EXERCISE DIRECTIONS
From the records below, please repeat exactly the line that has "-- run 2: final", the line that has "floorplan: 8.73 / 19.3 / 0", and every line between them, and nothing else.

RECORDS
◇ ◇ ◇ ◇

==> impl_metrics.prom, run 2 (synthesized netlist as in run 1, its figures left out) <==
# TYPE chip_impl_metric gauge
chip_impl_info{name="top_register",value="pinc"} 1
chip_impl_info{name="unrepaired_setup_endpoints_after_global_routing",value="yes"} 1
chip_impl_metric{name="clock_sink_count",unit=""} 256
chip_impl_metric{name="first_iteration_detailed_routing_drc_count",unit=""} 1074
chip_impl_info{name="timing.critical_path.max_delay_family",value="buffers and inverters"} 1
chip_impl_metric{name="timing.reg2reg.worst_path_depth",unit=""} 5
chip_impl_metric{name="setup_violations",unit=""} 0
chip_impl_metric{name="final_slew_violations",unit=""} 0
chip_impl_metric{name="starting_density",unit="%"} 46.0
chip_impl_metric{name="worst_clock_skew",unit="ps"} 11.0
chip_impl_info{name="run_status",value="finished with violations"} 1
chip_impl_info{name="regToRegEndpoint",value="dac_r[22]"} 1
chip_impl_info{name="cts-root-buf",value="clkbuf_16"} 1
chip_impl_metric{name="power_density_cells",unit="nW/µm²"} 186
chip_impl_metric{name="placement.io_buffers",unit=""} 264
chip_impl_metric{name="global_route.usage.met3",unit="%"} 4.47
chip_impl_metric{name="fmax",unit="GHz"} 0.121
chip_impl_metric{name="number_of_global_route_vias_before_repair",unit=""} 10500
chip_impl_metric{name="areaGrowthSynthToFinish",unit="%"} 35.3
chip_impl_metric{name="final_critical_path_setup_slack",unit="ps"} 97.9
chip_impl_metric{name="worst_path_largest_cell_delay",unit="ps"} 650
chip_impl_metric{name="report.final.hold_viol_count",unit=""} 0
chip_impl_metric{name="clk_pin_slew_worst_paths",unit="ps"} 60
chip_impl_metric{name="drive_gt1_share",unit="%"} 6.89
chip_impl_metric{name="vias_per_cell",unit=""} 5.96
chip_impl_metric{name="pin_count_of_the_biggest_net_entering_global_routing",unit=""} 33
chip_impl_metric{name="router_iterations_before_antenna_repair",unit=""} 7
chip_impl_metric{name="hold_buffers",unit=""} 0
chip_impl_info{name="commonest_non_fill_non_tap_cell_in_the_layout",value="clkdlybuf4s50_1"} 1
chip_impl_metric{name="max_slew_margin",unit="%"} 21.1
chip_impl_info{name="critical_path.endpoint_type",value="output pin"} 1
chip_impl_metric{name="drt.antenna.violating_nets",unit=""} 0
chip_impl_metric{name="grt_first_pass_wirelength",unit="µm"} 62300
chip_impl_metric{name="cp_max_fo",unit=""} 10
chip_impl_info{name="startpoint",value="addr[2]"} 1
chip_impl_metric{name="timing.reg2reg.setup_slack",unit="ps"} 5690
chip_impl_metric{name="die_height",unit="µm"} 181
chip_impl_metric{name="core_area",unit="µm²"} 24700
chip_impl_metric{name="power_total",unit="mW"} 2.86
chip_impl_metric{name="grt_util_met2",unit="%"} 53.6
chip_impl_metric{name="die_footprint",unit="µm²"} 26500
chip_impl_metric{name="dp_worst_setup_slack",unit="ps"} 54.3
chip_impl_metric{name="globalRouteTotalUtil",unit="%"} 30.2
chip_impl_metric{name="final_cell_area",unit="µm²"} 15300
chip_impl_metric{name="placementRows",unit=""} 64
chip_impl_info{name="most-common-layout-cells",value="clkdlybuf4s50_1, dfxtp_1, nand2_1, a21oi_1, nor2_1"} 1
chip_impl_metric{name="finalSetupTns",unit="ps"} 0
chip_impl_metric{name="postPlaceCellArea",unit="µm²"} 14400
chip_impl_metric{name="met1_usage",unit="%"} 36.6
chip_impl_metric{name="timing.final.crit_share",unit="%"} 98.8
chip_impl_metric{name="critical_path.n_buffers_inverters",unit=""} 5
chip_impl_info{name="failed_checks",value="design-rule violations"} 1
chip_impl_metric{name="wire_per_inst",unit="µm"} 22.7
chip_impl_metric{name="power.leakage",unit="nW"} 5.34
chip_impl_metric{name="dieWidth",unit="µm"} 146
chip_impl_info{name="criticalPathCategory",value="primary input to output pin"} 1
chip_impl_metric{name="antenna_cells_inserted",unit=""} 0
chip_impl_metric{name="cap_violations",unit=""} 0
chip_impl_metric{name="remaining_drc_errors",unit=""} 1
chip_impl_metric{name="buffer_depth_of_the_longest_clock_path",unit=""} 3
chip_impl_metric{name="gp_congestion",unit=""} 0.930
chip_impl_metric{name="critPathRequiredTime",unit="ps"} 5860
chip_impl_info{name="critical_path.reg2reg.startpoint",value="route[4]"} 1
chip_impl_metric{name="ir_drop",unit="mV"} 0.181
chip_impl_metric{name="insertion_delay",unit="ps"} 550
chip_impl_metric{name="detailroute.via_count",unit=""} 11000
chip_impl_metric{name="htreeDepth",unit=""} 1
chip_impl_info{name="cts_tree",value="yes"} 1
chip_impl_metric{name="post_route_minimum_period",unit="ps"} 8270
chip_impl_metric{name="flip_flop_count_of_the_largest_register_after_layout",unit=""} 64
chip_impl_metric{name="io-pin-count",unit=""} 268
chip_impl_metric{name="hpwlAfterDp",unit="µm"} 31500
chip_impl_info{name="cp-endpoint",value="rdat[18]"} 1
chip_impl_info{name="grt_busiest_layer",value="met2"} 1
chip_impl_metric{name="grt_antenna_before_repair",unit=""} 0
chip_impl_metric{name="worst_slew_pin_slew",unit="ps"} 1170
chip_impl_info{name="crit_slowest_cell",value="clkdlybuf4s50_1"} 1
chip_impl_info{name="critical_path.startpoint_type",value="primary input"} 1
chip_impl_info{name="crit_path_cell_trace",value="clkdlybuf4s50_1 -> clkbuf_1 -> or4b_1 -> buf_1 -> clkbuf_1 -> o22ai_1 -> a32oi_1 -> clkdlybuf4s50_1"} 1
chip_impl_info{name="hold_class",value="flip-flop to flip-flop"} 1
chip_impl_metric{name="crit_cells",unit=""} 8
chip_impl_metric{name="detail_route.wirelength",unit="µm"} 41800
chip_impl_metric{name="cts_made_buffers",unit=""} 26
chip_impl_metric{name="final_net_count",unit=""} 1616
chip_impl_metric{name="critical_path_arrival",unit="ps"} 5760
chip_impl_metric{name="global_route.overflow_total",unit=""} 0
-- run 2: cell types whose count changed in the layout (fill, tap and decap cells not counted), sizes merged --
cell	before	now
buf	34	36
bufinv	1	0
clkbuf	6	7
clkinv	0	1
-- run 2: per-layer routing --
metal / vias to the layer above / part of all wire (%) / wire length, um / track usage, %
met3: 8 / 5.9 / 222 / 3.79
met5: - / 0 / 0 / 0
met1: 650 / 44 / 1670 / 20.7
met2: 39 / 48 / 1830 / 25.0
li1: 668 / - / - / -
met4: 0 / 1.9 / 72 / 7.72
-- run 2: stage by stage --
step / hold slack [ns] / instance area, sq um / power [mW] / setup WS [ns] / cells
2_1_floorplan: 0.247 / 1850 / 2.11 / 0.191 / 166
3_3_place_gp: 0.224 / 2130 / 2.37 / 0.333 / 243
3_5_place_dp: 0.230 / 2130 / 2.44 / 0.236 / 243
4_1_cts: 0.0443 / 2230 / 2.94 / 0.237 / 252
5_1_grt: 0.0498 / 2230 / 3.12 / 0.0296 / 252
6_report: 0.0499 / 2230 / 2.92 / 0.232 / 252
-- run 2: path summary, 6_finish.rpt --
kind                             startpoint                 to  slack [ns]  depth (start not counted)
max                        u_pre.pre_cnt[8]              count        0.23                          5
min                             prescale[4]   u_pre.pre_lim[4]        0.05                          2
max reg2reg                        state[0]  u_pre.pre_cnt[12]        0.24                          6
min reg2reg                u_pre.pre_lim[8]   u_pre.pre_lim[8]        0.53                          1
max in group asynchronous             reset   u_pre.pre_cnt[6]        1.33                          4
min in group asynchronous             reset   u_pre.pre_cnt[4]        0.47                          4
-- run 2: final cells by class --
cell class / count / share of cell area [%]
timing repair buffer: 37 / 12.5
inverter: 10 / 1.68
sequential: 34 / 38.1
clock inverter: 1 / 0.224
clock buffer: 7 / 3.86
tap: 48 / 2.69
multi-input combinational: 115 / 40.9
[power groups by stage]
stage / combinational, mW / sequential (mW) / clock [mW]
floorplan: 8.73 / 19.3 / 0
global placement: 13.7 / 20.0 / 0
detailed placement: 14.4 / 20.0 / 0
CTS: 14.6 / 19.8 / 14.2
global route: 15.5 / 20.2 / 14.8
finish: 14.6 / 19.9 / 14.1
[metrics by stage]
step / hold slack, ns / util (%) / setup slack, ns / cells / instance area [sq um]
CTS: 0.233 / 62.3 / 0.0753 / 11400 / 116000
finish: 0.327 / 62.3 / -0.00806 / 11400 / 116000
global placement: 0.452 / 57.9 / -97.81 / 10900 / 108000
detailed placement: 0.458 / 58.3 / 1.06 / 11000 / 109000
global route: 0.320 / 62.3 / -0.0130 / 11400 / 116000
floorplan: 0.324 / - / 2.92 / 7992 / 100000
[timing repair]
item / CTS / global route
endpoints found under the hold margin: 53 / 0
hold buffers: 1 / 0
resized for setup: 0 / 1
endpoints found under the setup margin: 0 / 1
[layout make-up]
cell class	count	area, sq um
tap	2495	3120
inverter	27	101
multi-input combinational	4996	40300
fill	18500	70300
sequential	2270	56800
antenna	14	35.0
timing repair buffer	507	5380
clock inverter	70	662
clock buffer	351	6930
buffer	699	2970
[src/rtl/tcm_axi_master.sv]
// AXI4 INCR burst initiator for TCM block copies: one burst outstanding, stream pass-through on W/R.
// Optional `TCM_AXI_MASTER_SPLIT_4K_EN keeps every burst inside a 4 KB page.
module tcm_axi_master (
    input  logic        clk_i,
    input  logic        rst_ni,
    input  logic        cmd_valid_i,
    output logic        cmd_ready_o,
    input  logic        cmd_write_i,
    input  logic [31:0] cmd_addr_i,
    input  logic [15:0] cmd_len_i,
    input  logic [31:0] src_data_i,
    input  logic [3:0]  src_strb_i,
    input  logic        src_valid_i,
    output logic        src_ready_o,
    output logic [31:0] dst_data_o,
    output logic        dst_valid_o,
    input  logic        dst_ready_i,
    output logic        done_o,
    output logic        done_err_o,
    output logic        busy_o,
    output logic        axi_awvalid_o,
    output logic [31:0] axi_awaddr_o,
    output logic [3:0]  axi_awid_o,
    output logic [7:0]  axi_awlen_o,
    output logic [1:0]  axi_awburst_o,
    input  logic        axi_awready_i,
    output logic        axi_wvalid_o,
    output logic [31:0] axi_wdata_o,
    output logic [3:0]  axi_wstrb_o,
    output logic        axi_wlast_o,
    input  logic        axi_wready_i,
    input  logic        axi_bvalid_i,
    input  logic [1:0]  axi_bresp_i,
    input  logic [3:0]  axi_bid_i,
    output logic        axi_bready_o,
    output logic        axi_arvalid_o,
    output logic [31:0] axi_araddr_o,
    output logic [3:0]  axi_arid_o,
    output logic [7:0]  axi_arlen_o,
    output logic [1:0]  axi_arburst_o,
    input  logic        axi_arready_i,
    input  logic        axi_rvalid_i,
    input  logic [31:0] axi_rdata_i,
    input  logic [1:0]  axi_rresp_i,
    input  logic [3:0]  axi_rid_i,
    input  logic        axi_rlast_i,
    output logic        axi_rready_o
);

    localparam logic [3:0] AXI_ID     = 4'd0;
    localparam logic [1:0] BURST_INCR = 2'b01;

    typedef enum logic [2:0] {
        S_IDLE,
        S_AW,
        S_W,
        S_B,
        S_AR,
        S_R
    } state_e;

    state_e      state_q, state_d;
    logic [31:0] addr_q, addr_d;
    logic [15:0] rem_q, rem_d;
    logic [8:0]  wcnt_q, wcnt_d;
    logic        err_q, err_d;
    logic        done_q, done_d;
    logic        done_err_q, done_err_d;

    logic [8:0]  beats;
    logic [7:0]  axlen;
    logic [31:0] addr_next;
    logic [15:0] rem_next;
    logic        err_acc;

    // Response IDs carry no information with a single outstanding transaction.
    logic unused_ok;
    assign unused_ok = ^{axi_bid_i, axi_rid_i};

`ifdef TCM_AXI_MASTER_SPLIT_4K_EN
    logic [12:0] page_lim;
    assign page_lim = (13'd4096 - {1'b0, addr_q[11:0]}) >> 2;
`endif

    always_comb begin
        beats = (rem_q > 16'd256) ? 9'd256 : rem_q[8:0];
`ifdef TCM_AXI_MASTER_SPLIT_4K_EN
        if ({4'd0, beats} > page_lim) begin
            beats = page_lim[8:0];
        end
`endif
    end

    // beats is never 0 in AW/AR, and 256 wraps to 0xFF as required.
    assign axlen     = beats[7:0] - 8'd1;
    assign addr_next = addr_q + {21'd0, beats, 2'b00};
    assign rem_next  = rem_q - {7'd0, beats};

    always_comb begin
        state_d       = state_q;
        addr_d        = addr_q;
        rem_d         = rem_q;
        wcnt_d        = wcnt_q;
        err_d         = err_q;
        done_d        = 1'b0;
        done_err_d    = 1'b0;
        err_acc       = err_q;
        cmd_ready_o   = 1'b0;
        src_ready_o   = 1'b0;
        dst_valid_o   = 1'b0;
        axi_awvalid_o = 1'b0;
        axi_awlen_o   = 8'd0;
        axi_wvalid_o  = 1'b0;
        axi_wlast_o   = 1'b0;
        axi_bready_o  = 1'b0;
        axi_arvalid_o = 1'b0;
        axi_arlen_o   = 8'd0;
        axi_rready_o  = 1'b0;

        case (state_q)
            S_IDLE: begin
                cmd_ready_o = 1'b1;
                if (cmd_valid_i) begin
                    addr_d = {cmd_addr_i[31:2], 2'b00};
                    rem_d  = cmd_len_i;
                    err_d  = 1'b0;
                    wcnt_d = 9'd0;
                    if (cmd_len_i == 16'd0) begin
                        done_d = 1'b1;
                    end else begin
                        state_d = cmd_write_i ? S_AW : S_AR;
                    end
                end
            end
            S_AW: begin
                axi_awvalid_o = 1'b1;
                axi_awlen_o   = axlen;
                if (axi_awready_i) begin
                    state_d = S_W;
                end
            end
            S_W: begin
                axi_wvalid_o = src_valid_i;
                src_ready_o  = axi_wready_i;
                axi_wlast_o  = (wcnt_q == beats - 9'd1);
                if (src_valid_i && axi_wready_i) begin
                    if (axi_wlast_o) begin
                        wcnt_d  = 9'd0;
                        state_d = S_B;
                    end else begin
                        wcnt_d = wcnt_q + 9'd1;
                    end
                end
            end
            S_B: begin
                axi_bready_o = 1'b1;
                if (axi_bvalid_i) begin
                    err_acc = err_q | (axi_bresp_i != 2'b00);
                    err_d   = err_acc;
                    addr_d  = addr_next;
                    rem_d   = rem_next;
                    if (rem_next == 16'd0) begin
                        state_d    = S_IDLE;
                        done_d     = 1'b1;
                        done_err_d = err_acc;
                    end else begin
                        state_d = S_AW;
                    end
                end
            end
            S_AR: begin
                axi_arvalid_o = 1'b1;
                axi_arlen_o   = axlen;
                if (axi_arready_i) begin
                    state_d = S_R;
                end
            end
            S_R: begin
                dst_valid_o  = axi_rvalid_i;
                axi_rready_o = dst_ready_i;
                if (axi_rvalid_i && dst_ready_i) begin
                    err_acc = err_q | (axi_rresp_i != 2'b00);
                    err_d   = err_acc;
                    if (axi_rlast_i) begin
                        addr_d = addr_next;
                        rem_d  = rem_next;
                        if (rem_next == 16'd0) begin
                            state_d    = S_IDLE;
                            done_d     = 1'b1;
                            done_err_d = err_acc;
                        end else begin
                            state_d = S_AR;
                        end
                    end
                end
            end
            default: state_d = S_IDLE;
        endcase
    end

    always_ff @(posedge clk_i or negedge rst_ni) begin
        if (!rst_ni) begin
            state_q    <= S_IDLE;
            addr_q     <= 32'd0;
            rem_q      <= 16'd0;
            wcnt_q     <= 9'd0;
            err_q      <= 1'b0;
            done_q     <= 1'b0;
            done_err_q <= 1'b0;
        end else begin
            state_q    <= state_d;
            addr_q     <= addr_d;
            rem_q      <= rem_d;
            wcnt_q     <= wcnt_d;
            err_q      <= err_d;
            done_q     <= done_d;
            done_err_q <= done_err_d;
        end
    end

    assign busy_o        = (state_q != S_IDLE);
    assign done_o        = done_q;
    assign done_err_o    = done_err_q;
    assign axi_awaddr_o  = addr_q;
    assign axi_awid_o    = AXI_ID;
    assign axi_awburst_o = BURST_INCR;
    assign axi_wdata_o   = src_data_i;
    assign axi_wstrb_o   = src_strb_i;
    assign axi_araddr_o  = addr_q;
    assign axi_arid_o    = AXI_ID;
    assign axi_arburst_o = BURST_INCR;
    assign dst_data_o    = axi_rdata_i;

endmodule

[config.mk]
export PLATFORM = sky130hd
export DESIGN_NAME = tcm_axi_master
export DESIGN_NICKNAME = d
export VERILOG_FILES = /design/src/rtl/tcm_axi_master.sv
export SDC_FILE = /design/constraint.sdc
export NUM_CORES = 1
export LEC_CHECK = 0
export ABC_AREA = 1
export CORE_MARGIN = 2
export CORE_UTILIZATION = 40
export DETAILED_ROUTE_END_ITERATION = 6
export PLACE_DENSITY = 0.83
export SLEW_MARGIN = 20
export SYNTH_ARGS = -nofsm -noshare
export SYNTH_HDL_FRONTEND = slang
export SYNTH_SLANG_ARGS = --single-unit
[constraint.sdc]
create_clock -name clk_i -period 3.7 [get_ports clk_i]
set_input_delay 0.74 -clock clk_i [delete_from_list [all_inputs] [get_ports clk_i]]
set_output_delay 0.74 -clock clk_i [all_outputs]
set_load 0.01 [all_outputs]
==> metrics.md <==
| Metric | Value |
|---|---|
| Outcome | `complete, no violations` |
| Largest area contributor in the synthesized netlist | `dfrtp_1` |
| Vias in the first global route | `5,106` |
| Non-filler cells, final | `1,098` |
| Share of layout cells above drive strength 1 | `7.30%` |
| First-pass GRT wire length | `25.0 mm` |
| Area Growth Syn to Fin | `21.2%` |
| Bufs on Longest Clock Path | `2` |
| # diodes | `0` |
| Final setup violation count | `0` |
| Critical Path AT | `2760 ps` |
| CTS Sinks | `61` |
| CP bufs+invs | `3` |
| Slowest cell on crit path | `dfrtp_1` |
| PD cells | `818 mW/mm^2` |
| Worst-path fanout max | `6` |
| Crit-path cells | `nor2_4 > nand2_2 > nor2_4 > nand2_1 > nor2_2 > inv_2 > ha_4 > nand2_2 > inv_1 > nand3_1 > nand2_1 > and2_1 > nor2_1 > nor2_1 > nand2_1 > nor2_1 > dlygate4sd2_1` |
| Commonest non-fill, non-tap cell in the layout | `nand2_1` |
| Critical path class | `reg2out` |
| DIE AREA | `roughly 0.015 mm^2` |
| GR Overflow Total | `0` |
| Delay-heaviest family, CP | `simple AND/OR/NAND/NOR gates` |
| Synthesized area | `roughly 0.0058 mm^2` |
| Rel. slew slack | `49.3%` |
| CTS tree | `built` |
| Max cap viols | `0` |
| Largest net degree at the start of global routing | `54` |
| Final cycle utilization of the critical path | `94.6%` |
| Place WS | `65.3 ps` |
| Worst setup margin | `between 150 and 200 ps` |
| Initial antenna violation count | `0` |
| Predominant post-synthesis flop cell | `dfrtp_1` |
| Async SR Flop Fraction | `100%` |
| Post-route ant nets | `0` |
| Floorplan row count | `43` |
| Top-level port count | `312` |
| Initial Util | `about 41%` |
| Worst-Margin Slew | `750 ps` |
| Register area share after synthesis | `between 20% and 30%` |
| Placed cells | `1,083` |
| Hold Vio Cnt, Final | `0` |
| Setup Skew | `9.96 ps` |
| DR DRC count | `0` |
| 1st-iter DRT viols | `423` |
| Die height | `roughly 120 um` |
| Post-Synthesis Cells | `862` |
| Detail Placement HPWL | `around 12 mm` |
| GPL Wtd Cong | `0.962` |
| Worst hold path class | `in2async` |
| Peak Freq | `about 290 MHz` |
| Period minus WS final | `3500 ps` |
| Fin Setup TNS | `0 ps` |
| Post-CTS Setup Inserts | `0` |
| Critical Path Source Type | `flop` |
| Maximum vdd ir drop | `between 0.3 and 0.4 mV` |
| Static leakage | `3.12 nW` |
| Avg Cell Area, Syn | `6.68 um^2` |
| Core ar. | `0.0140 mm^2` |
| Gr usage total | `20.8%` |
| H-tree depth | `3` |
| Worst-Skew Late Latency | `approximately 330 ps` |
| Top cells by area, synth | `dfrtp_1 26%, buf_4 15%, nand2_1 12%, nor2_1 7.0%, o21ai_0 6.6%` |
| Unique cell type count in the Yosys netlist | `43` |
| Commonest cells after routing, fill and taps aside | `176 x nand2_1, 145 x clkdlybuf4s50_1, 104 x nor2_1` |
| Number of synthesized flops with an enable pin | `0` |
| Avg WL per Cell | `14.4 um` |
| CTS root buffer | `clkbuf_16` |
| CP max stage delay | `440 ps` |
| Vias | `5,613` |
| Post-synth top area share | `26.5%` |
| CP endpoint kind | `primary output` |
| Seq cells post-synth | `61` |
| Num CTS Buffers | `9` |
| Fin. max-slew vios | `0` |
| Chip width | `~120 um` |
| Worst-path clk slew | `60 ps` |
| Finished Core Util | `49.9%` |
| Input/output buffers | `149` |
| Pre-antenna DRT Iters | `5` |
| Final wirelength | `15.8 mm` |
| Nets | `~1.1k` |
| Warning count from the yosys run | `0` |
| CP Data Required Time | `2960 ps` |
| Vias per Instance | `5.11` |
[through the flow]
step	power [W]	area (um^2)	hold slack, ps
after detailed placement	0.00492	6660	503
after CTS	0.00571	6930	489
after global routing	0.00622	6980	530
after floorplan	0.00369	5820	444
final	0.00571	6980	479
after global placement	0.00483	6660	493
[cell usage after synthesis, types with 7 or more instances]
cell type,number
nor3_1,11
buf_2,7
xor2_1,20
nand4_1,12
o211ai_1,9
nand2_1,180
dfrtp_1,61
nor2_1,107
xnor2_1,9
inv_1,77
buf_4,115
a21oi_1,31
ha_1,12
nand3_1,43
o21ai_0,76
o22ai_1,10
clkbuf_1,12
o21a_1,8
[where the power goes]
group,total [W],switching (W),internal [W]
Clock,0.000769,0.000304,0.000465
Combinational,0.00359,0.00200,0.00159
Sequential,0.00135,0.000384,0.000971
Total,0.00571,0.00269,0.00303
[layout make-up]
type                            count  area (um^2)
Inverter                           81          304
Timing Repair Buffer              167         1620
Clock inverter                      4         25.0
Clock buffer                       11          243
Fill cell                        1389         7010
Multi-Input combinational cell    594         3040
Tap cell                          180          225
Sequential cell                    61         1530
[state kept, by name (all words and copies together) (netlist names)]
name	flops
done_err_o	1
wcnt_q	9
axi_araddr_o	30
state_q	3
done_o	1
err_q	1
rem_q	16
[worst reg2reg max path, stage by stage (launching register included)]
cell and delay, ps:
dfrtp_1 440, nor2_4 140, nand2_2 90, nor2_4 160, nand2_2 90, nand2_2 80
nand2_2 90, inv_2 130, ha_1 170, inv_1 60, fa_1 400, inv_1 80
nand3_1 60, nand2_1 80, nand2_1 70, nand2_1 70, a21oi_1 120, o21ai_0 220
nand2_1 150, nand2_2 150, nand2_1 90, o21ai_0 150, nand3_1 80, nand2_1 80
o21ai_0 70
[metal layers]
| layer | routed length [um] | vias to the layer above | track usage [%] |
|---|---|---|---|
| met5 | 0 | - | 0 |
| met4 | 369 | 0 | 8.01 |
| met3 | 1080 | 37 | 4.17 |
| met2 | 7500 | 184 | 33.7 |
| met1 | 6860 | 2615 | 27.2 |
| li1 | - | 2777 | - |
[cells by family (layout without fill, tap and decap cells)]
| group | after synthesis | after routing | synth area share [%] |
|---|---|---|---|
| AO/OA/AOI/OAI | 151 | 151 | 14.8 |
| XOR/XNOR | 29 | 29 | 4.41 |
| adder cells (fa/ha/maj) | 13 | 13 | 2.95 |
| buffers and inverters | 222 | 263 | 22.7 |
| flip-flops | 61 | 61 | 26.5 |
| other | 2 | 17 | 0.130 |
| AND/OR/NAND/NOR | 384 | 384 | 28.5 |
[final timing paths]
kind | endpoint | slack [ps] | startpoint | cells past startpoint
setup reg to reg | axi_araddr_o[18] | 270 | rem_q[12] | 24
min in group clk_i | state_q[1] | 520 | state_q[1] | 2
setup / recovery | axi_wlast_o | 200 | rem_q[12] | 17
max in group asynchronous | rem_q[14] | 2290 | rst_ni | 2
hold / removal | axi_araddr_o[11] | 480 | rst_ni | 1
hold reg to reg | state_q[1] | 520 | state_q[1] | 2
[repair_timing]
action / in CTS / in global routing
hold buffers: 0 / 0
gates cloned: 0 / 0
setup endpoints to repair: 3 / 16
resized for setup: 3 / 16
pin swaps: 1 / 2
(Power assumes the default switching activity.)
[config.mk]
export PLATFORM = sky130hd
export DESIGN_NAME = scan01_ctrl
export DESIGN_NICKNAME = d
export VERILOG_FILES = /design/src/rtl/scan01_ctrl.sv
export SDC_FILE = /design/constraint.sdc
export NUM_CORES = 1
export LEC_CHECK = 0
export CORE_UTILIZATION = 25
export DETAILED_ROUTE_END_ITERATION = 10
export GPL_ROUTABILITY_DRIVEN = 0
export PLACE_DENSITY = 0.53
export SYNTH_ARGS = -nofsm -noshare
export SYNTH_HDL_FRONTEND = slang
export SYNTH_SLANG_ARGS = --single-unit
[constraint.sdc]
create_clock -name clk -period 1.3 [get_ports clk]
set_input_delay 0.26 -clock clk [delete_from_list [all_inputs] [get_ports clk]]
set_output_delay 0.26 -clock clk [all_outputs]
set_load 0.02 [all_outputs]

◇ ◇ ◇ ◇

SOLUTION TO THIS TASK
-- run 2: final cells by class --
cell class / count / share of cell area [%]
timing repair buffer: 37 / 12.5
inverter: 10 / 1.68
sequential: 34 / 38.1
clock inverter: 1 / 0.224
clock buffer: 7 / 3.86
tap: 48 / 2.69
multi-input combinational: 115 / 40.9
[power groups by stage]
stage / combinational, mW / sequential (mW) / clock [mW]
floorplan: 8.73 / 19.3 / 0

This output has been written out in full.